Tatbestand:
Die Beteiligten streiten um die Gewährung von Rente wegen Erwerbsminderung.
Der 1962 geborene Kläger hat nach seinen Angaben den Beruf eines Schreiners erlernt und bis 1992 in diesem Berufsbereich gearbeitet.
Von 1993 bis 1999 war er als LKW-Fahrer (Fernverkehr) berufstätig. Eine Umschulung in Fachrichtung Maschinenbau ist nach Angaben
des Klägers im Jahr 1998 aus gesundheitlichen Gründen abgebrochen worden.
Am 07.02.2003 beantragte der Kläger die Gewährung von Rente wegen Erwerbsminderung. Die Beklagte ließ ihn untersuchen durch
den Internisten und Lungenfacharzt Dr.M., der in seinem Gutachten vom 21.03.2003 ein Wirbelsäulensyndrom, Gonalgien links
und eine chronisch-obstruktive Lungenerkrankung diagnostizierte. Der Kläger könne in seiner letzten Berufstätigkeit als Kraftfahrer
nicht mehr eingesetzt werden, leichte Arbeiten des allgemeinen Arbeitsmarktes sollten ihm weiterhin vollschichtig möglich
und zumutbar sein.
Die Beklagte lehnte den Rentenantrag mit Bescheid vom 28.03.2003 ab, da beim Kläger weder eine volle noch eine teilweise Erwerbsminderung
vorliege.
Den dagegen erhobenen Widerspruch wies die Beklagte mit Bescheid vom 22.08.2003 zurück und verwies den Kläger mit dem festgestellten
Leistungsvermögen von mindestens 6 Stunden täglich auf den allgemeinen Arbeitsmarkt.

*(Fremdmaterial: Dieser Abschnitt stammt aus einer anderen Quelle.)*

### src/rtl/cirno9_mem_arb.sv
// cirno9_mem_arb
//   N-channel memory-port arbiter. CH val/rdy request channels are serialised
//   onto one SRAM-style port. The winning request is registered at grant.
//   Read data and the completion pulse are routed back to the granted channel.
//
//   Configuration macro CIRNO9_ARB_RR_EN:
//     defined   -> round-robin arbitration starting at a rotating pointer
//     undefined -> fixed priority, lowest channel index wins (no pointer flop)
//
//   Ports:
//     clk, rst_n          clock (rising edge), asynchronous active-low reset
//     i_req_val[CH]       per-channel request valid
//     o_req_rdy[CH]       per-channel completion (transfer on val & rdy)
//     i_req_adr/wdat/wen/ren  packed per-channel request fields
//     o_rdat              read data, zero unless some rdy bit is high
//     o_mem_*             memory port, strobes only active while BUSY
//     i_mem_rdy/i_mem_rdat  memory completion and read data
module cirno9_mem_arb #(
    parameter int  CH = 3,
    parameter int  AW = 32,
    parameter int  DW = 32,
    localparam int WB = DW / 8
) (
    input  logic               clk,
    input  logic               rst_n,
    input  logic [CH-1:0]      i_req_val,
    output logic [CH-1:0]      o_req_rdy,
    input  logic [CH*AW-1:0]   i_req_adr,
    input  logic [CH*DW-1:0]   i_req_wdat,
    input  logic [CH*WB-1:0]   i_req_wen,
    input  logic [CH-1:0]      i_req_ren,
    output logic [DW-1:0]      o_rdat,
    output logic               o_mem_ren,
    output logic [WB-1:0]      o_mem_wen,
    output logic [AW-1:0]      o_mem_adr,
    output logic [DW-1:0]      o_mem_wdat,
    input  logic               i_mem_rdy,
    input  logic [DW-1:0]      i_mem_rdat
);

    localparam int GW = (CH > 1) ? $clog2(CH) : 1;

    typedef enum logic {
        IDLE = 1'b0,
        BUSY = 1'b1
    } state_t;

    state_t          state_q, state_d;
    logic [GW-1:0]   grant_q, grant_d;
    logic [AW-1:0]   adr_q,   adr_d;
    logic [DW-1:0]   wdat_q,  wdat_d;
    logic [WB-1:0]   wen_q,   wen_d;
    logic            ren_q,   ren_d;

    // Unpacked views of the per-channel request fields.
    logic [AW-1:0]   req_adr  [CH];
    logic [DW-1:0]   req_wdat [CH];
    logic [WB-1:0]   req_wen  [CH];

    genvar gi;
    generate
        for (gi = 0; gi < CH; gi++) begin : g_unpack
            assign req_adr[gi]  = i_req_adr[gi*AW +: AW];
            assign req_wdat[gi] = i_req_wdat[gi*DW +: DW];
            assign req_wen[gi]  = i_req_wen[gi*WB +: WB];
        end
    endgenerate

    // Search start: rotating pointer in round-robin mode, channel 0 otherwise.
    logic [GW-1:0] base;
`ifdef CIRNO9_ARB_RR_EN
    logic [GW-1:0] ptr_q, ptr_d;
    assign base = ptr_q;
`else
    assign base = '0;
`endif

    // Scan offsets from high to low so the requester closest to base wins.
    logic [GW-1:0] pick;
    logic [GW:0]   idx_sum;
    logic [GW-1:0] idx;
    always_comb begin
        pick    = '0;
        idx_sum = '0;
        idx     = '0;
        for (int k = CH - 1; k >= 0; k--) begin
            idx_sum = {1'b0, base} + (GW+1)'(k);
            if (idx_sum >= (GW+1)'(CH)) begin
                idx_sum = idx_sum - (GW+1)'(CH);
            end
            idx = idx_sum[GW-1:0];
            if (i_req_val[idx]) begin
                pick = idx;
            end
        end
    end

    always_comb begin
        state_d = state_q;
        grant_d = grant_q;
        adr_d   = adr_q;
        wdat_d  = wdat_q;
        wen_d   = wen_q;
        ren_d   = ren_q;
`ifdef CIRNO9_ARB_RR_EN
        ptr_d   = ptr_q;
`endif
        case (state_q)
            IDLE: begin
                if (|i_req_val) begin
                    grant_d = pick;
                    adr_d   = req_adr[pick];
                    wdat_d  = req_wdat[pick];
                    wen_d   = req_wen[pick];
                    ren_d   = i_req_ren[pick];
                    state_d = BUSY;
`ifdef CIRNO9_ARB_RR_EN
                    ptr_d   = (pick == GW'(CH - 1)) ? '0 : pick + GW'(1);
`endif
                end
            end
            BUSY: begin
                if (i_mem_rdy) begin
                    state_d = IDLE;
                end
            end
            default: state_d = IDLE;
        endcase
    end

    always_ff @(posedge clk or negedge rst_n) begin
        if (!rst_n) begin
            state_q <= IDLE;
            grant_q <= '0;
            adr_q   <= '0;
            wdat_q  <= '0;
            wen_q   <= '0;
            ren_q   <= 1'b0;
`ifdef CIRNO9_ARB_RR_EN
            ptr_q   <= '0;
`endif
        end else begin
            state_q <= state_d;
            grant_q <= grant_d;
            adr_q   <= adr_d;
            wdat_q  <= wdat_d;
            wen_q   <= wen_d;
            ren_q   <= ren_d;
`ifdef CIRNO9_ARB_RR_EN
            ptr_q   <= ptr_d;
`endif
        end
    end

    logic busy;
    logic done;
    assign busy = (state_q == BUSY);
    assign done = busy & i_mem_rdy;

    // Address/data follow the registered request; only the strobes are gated.
    assign o_mem_ren  = busy & ren_q;
    assign o_mem_wen  = busy ? wen_q : '0;
    assign o_mem_adr  = adr_q;
    assign o_mem_wdat = wdat_q;
    assign o_rdat     = done ? i_mem_rdat : '0;

    generate
        for (gi = 0; gi < CH; gi++) begin : g_rdy
            assign o_req_rdy[gi] = done && (grant_q == GW'(gi));
        end
    endgenerate

endmodule
**config.mk**
```make
export PLATFORM = sky130hd
export DESIGN_NAME = io_burst_sequencer
export DESIGN_NICKNAME = d
export VERILOG_FILES = /design/src/rtl/io_burst_sequencer.sv
export SDC_FILE = /design/constraint.sdc
export NUM_CORES = 1
export LEC_CHECK = 0
export CORE_MARGIN = 4
export CORE_UTILIZATION = 28
export DETAILED_ROUTE_END_ITERATION = 10
export GPL_TIMING_DRIVEN = 1
export HOLD_SLACK_MARGIN = 0.02
export PLACE_DENSITY_LB_ADDON = 0.3
export RECOVER_POWER = 25
export SYNTH_ARGS = -nofsm -noshare
export SYNTH_HDL_FRONTEND = slang
export SYNTH_SLANG_ARGS = --single-unit
```
**constraint.sdc**
```tcl
create_clock -name clk -period 2.5 [get_ports clk]
set_input_delay 0.5 -clock clk [delete_from_list [all_inputs] [get_ports clk]]
set_output_delay 0.5 -clock clk [all_outputs]
set_load 0.02 [all_outputs]
```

Gegen diese Entscheidung hat der Kläger am 15.09.2003 Klage beim Sozialgericht (SG) Nürnberg erhoben und im Wesentlichen geltend gemacht, das Ausmaß seiner Gesundheitsstörung sei im Hinblick auf die Erwerbsminderung
nicht ausreichend gewürdigt worden.
Das SG hat Befundberichte von dem Orthopäden Dr.W., dem Orthopäden Dr.M., dem Augenarzt Dr.J. und dem Allgemeinarzt N. zum Verfahren
beigenommen und den Internisten und Sozialmediziner Dr.G. zum ärztlichen Sachverständigen bestellt. Dieser hat das Gutachten
vom 08.06.2004 nach ambulanter Untersuchung des Klägers erstattet. Er hat folgende Diagnosen genannt:
Ausgeprägte chronische Atemwegserkrankung mit Lungenüberblähung bei anhaltendem Tabakkonsum,
fortgeschrittener Knorpelschaden am linken Kniegelenk, Zustand nach zweimaliger Arthroskopie,
homonyme Hemianopsie,
degeneratives LWS-Syndrom mit Bandscheibenschädigungen,
Epicondylitis beidseits (als übernommene Diagnose),
Hyperurikämie.
Der Kläger könne nur noch im Umfang von mindestens 3 Stunden bis unter 6 Stunden täglich erwerbstätig sein. Es seien noch
leichte körperliche Arbeiten möglich, wobei wechselnde Körperhaltungen zumutbar erschienen. Dieser Zustand bestehe zumindest
seit dem 03.06.2004, dem Tag der Untersuchung bei Dr.G ... Seit der vorangegangenen Begutachtung durch Dr.M. sei insbesondere
hinsichtlich der Atemwegserkrankung und des Zustands des linken Kniegelenkes eine wesentliche Verschlechterung eingetreten.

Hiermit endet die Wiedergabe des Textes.